Start of DATA EXTRACT
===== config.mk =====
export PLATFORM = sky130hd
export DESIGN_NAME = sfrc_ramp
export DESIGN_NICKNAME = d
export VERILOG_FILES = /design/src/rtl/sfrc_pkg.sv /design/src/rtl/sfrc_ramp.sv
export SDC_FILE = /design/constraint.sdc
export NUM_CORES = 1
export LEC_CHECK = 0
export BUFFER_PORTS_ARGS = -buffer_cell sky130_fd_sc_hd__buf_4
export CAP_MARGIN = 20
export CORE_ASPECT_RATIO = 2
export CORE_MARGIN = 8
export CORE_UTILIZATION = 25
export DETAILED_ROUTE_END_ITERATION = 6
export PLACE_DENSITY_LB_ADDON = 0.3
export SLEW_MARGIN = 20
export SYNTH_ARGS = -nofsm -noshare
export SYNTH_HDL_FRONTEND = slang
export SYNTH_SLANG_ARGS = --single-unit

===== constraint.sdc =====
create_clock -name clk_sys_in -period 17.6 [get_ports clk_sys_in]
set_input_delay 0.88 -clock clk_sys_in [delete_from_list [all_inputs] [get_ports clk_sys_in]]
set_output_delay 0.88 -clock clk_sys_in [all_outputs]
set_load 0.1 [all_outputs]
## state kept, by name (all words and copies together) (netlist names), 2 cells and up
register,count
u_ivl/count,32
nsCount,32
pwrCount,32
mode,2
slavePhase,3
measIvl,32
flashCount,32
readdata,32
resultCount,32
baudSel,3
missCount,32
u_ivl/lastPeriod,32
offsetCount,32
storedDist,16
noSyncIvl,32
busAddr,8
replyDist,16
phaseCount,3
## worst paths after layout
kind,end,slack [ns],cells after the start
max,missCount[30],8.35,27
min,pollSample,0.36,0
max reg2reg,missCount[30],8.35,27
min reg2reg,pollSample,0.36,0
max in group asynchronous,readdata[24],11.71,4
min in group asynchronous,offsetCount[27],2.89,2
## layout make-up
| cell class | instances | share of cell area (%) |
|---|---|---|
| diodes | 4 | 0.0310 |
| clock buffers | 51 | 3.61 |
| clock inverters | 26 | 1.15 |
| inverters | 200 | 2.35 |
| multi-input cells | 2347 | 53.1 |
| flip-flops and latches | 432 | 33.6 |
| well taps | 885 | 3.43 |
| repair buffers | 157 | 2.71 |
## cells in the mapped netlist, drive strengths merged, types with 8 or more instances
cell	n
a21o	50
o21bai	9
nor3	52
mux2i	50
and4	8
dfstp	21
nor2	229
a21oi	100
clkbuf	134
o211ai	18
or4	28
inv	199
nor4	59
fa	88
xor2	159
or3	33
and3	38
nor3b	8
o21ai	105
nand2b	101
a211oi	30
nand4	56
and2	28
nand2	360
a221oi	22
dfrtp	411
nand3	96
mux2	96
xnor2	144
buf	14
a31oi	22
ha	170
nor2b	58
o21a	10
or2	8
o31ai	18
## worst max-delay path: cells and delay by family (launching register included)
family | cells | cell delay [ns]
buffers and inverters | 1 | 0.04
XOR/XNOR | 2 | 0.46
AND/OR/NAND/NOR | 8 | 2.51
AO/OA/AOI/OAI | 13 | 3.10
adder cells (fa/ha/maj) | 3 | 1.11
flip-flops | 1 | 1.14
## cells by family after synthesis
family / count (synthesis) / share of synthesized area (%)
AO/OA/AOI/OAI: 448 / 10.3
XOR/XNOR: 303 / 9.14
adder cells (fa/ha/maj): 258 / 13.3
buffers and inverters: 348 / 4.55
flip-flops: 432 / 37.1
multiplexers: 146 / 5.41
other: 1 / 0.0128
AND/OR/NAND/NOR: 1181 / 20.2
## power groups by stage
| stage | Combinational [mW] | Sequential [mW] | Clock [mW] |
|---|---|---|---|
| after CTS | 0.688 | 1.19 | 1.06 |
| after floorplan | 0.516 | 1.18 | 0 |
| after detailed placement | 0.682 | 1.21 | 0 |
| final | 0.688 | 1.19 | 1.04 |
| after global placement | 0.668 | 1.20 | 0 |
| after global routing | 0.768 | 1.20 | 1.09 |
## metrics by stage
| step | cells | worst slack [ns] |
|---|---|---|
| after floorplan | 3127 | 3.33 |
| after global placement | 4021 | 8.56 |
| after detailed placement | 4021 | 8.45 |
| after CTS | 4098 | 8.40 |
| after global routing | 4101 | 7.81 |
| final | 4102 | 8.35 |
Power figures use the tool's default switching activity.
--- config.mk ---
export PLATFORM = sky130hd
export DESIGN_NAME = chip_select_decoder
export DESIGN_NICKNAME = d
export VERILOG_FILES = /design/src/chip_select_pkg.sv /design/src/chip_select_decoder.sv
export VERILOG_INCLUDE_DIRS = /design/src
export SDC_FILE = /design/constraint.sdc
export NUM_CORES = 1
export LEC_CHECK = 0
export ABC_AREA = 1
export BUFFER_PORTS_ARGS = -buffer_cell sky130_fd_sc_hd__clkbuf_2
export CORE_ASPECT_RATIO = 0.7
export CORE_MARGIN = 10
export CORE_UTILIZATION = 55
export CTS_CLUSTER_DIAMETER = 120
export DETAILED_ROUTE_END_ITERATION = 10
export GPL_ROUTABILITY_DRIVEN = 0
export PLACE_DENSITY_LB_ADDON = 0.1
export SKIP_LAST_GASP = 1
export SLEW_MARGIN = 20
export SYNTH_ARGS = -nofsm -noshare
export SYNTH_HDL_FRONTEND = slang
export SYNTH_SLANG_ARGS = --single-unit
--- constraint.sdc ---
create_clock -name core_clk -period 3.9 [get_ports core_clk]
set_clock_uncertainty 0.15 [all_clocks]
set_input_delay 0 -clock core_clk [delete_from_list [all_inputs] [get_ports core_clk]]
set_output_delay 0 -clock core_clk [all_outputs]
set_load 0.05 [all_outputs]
End of DATA EXTRACT
• **WHAT IS EXPECTED**
Return, word for word, the lines of the data above from the line with "adder cells (fa/ha/maj) | 3 | 1.11" through the line with "4102 | 8.35 |", inclusive.

• **SOLVED EXERCISE**
adder cells (fa/ha/maj) | 3 | 1.11
flip-flops | 1 | 1.14
## cells by family after synthesis
family / count (synthesis) / share of synthesized area (%)
AO/OA/AOI/OAI: 448 / 10.3
XOR/XNOR: 303 / 9.14
adder cells (fa/ha/maj): 258 / 13.3
buffers and inverters: 348 / 4.55
flip-flops: 432 / 37.1
multiplexers: 146 / 5.41
other: 1 / 0.0128
AND/OR/NAND/NOR: 1181 / 20.2
## power groups by stage
| stage | Combinational [mW] | Sequential [mW] | Clock [mW] |
|---|---|---|---|
| after CTS | 0.688 | 1.19 | 1.06 |
| after floorplan | 0.516 | 1.18 | 0 |
| after detailed placement | 0.682 | 1.21 | 0 |
| final | 0.688 | 1.19 | 1.04 |
| after global placement | 0.668 | 1.20 | 0 |
| after global routing | 0.768 | 1.20 | 1.09 |
## metrics by stage
| step | cells | worst slack [ns] |
|---|---|---|
| after floorplan | 3127 | 3.33 |
| after global placement | 4021 | 8.56 |
| after detailed placement | 4021 | 8.45 |
| after CTS | 4098 | 8.40 |
| after global routing | 4101 | 7.81 |
| final | 4102 | 8.35 |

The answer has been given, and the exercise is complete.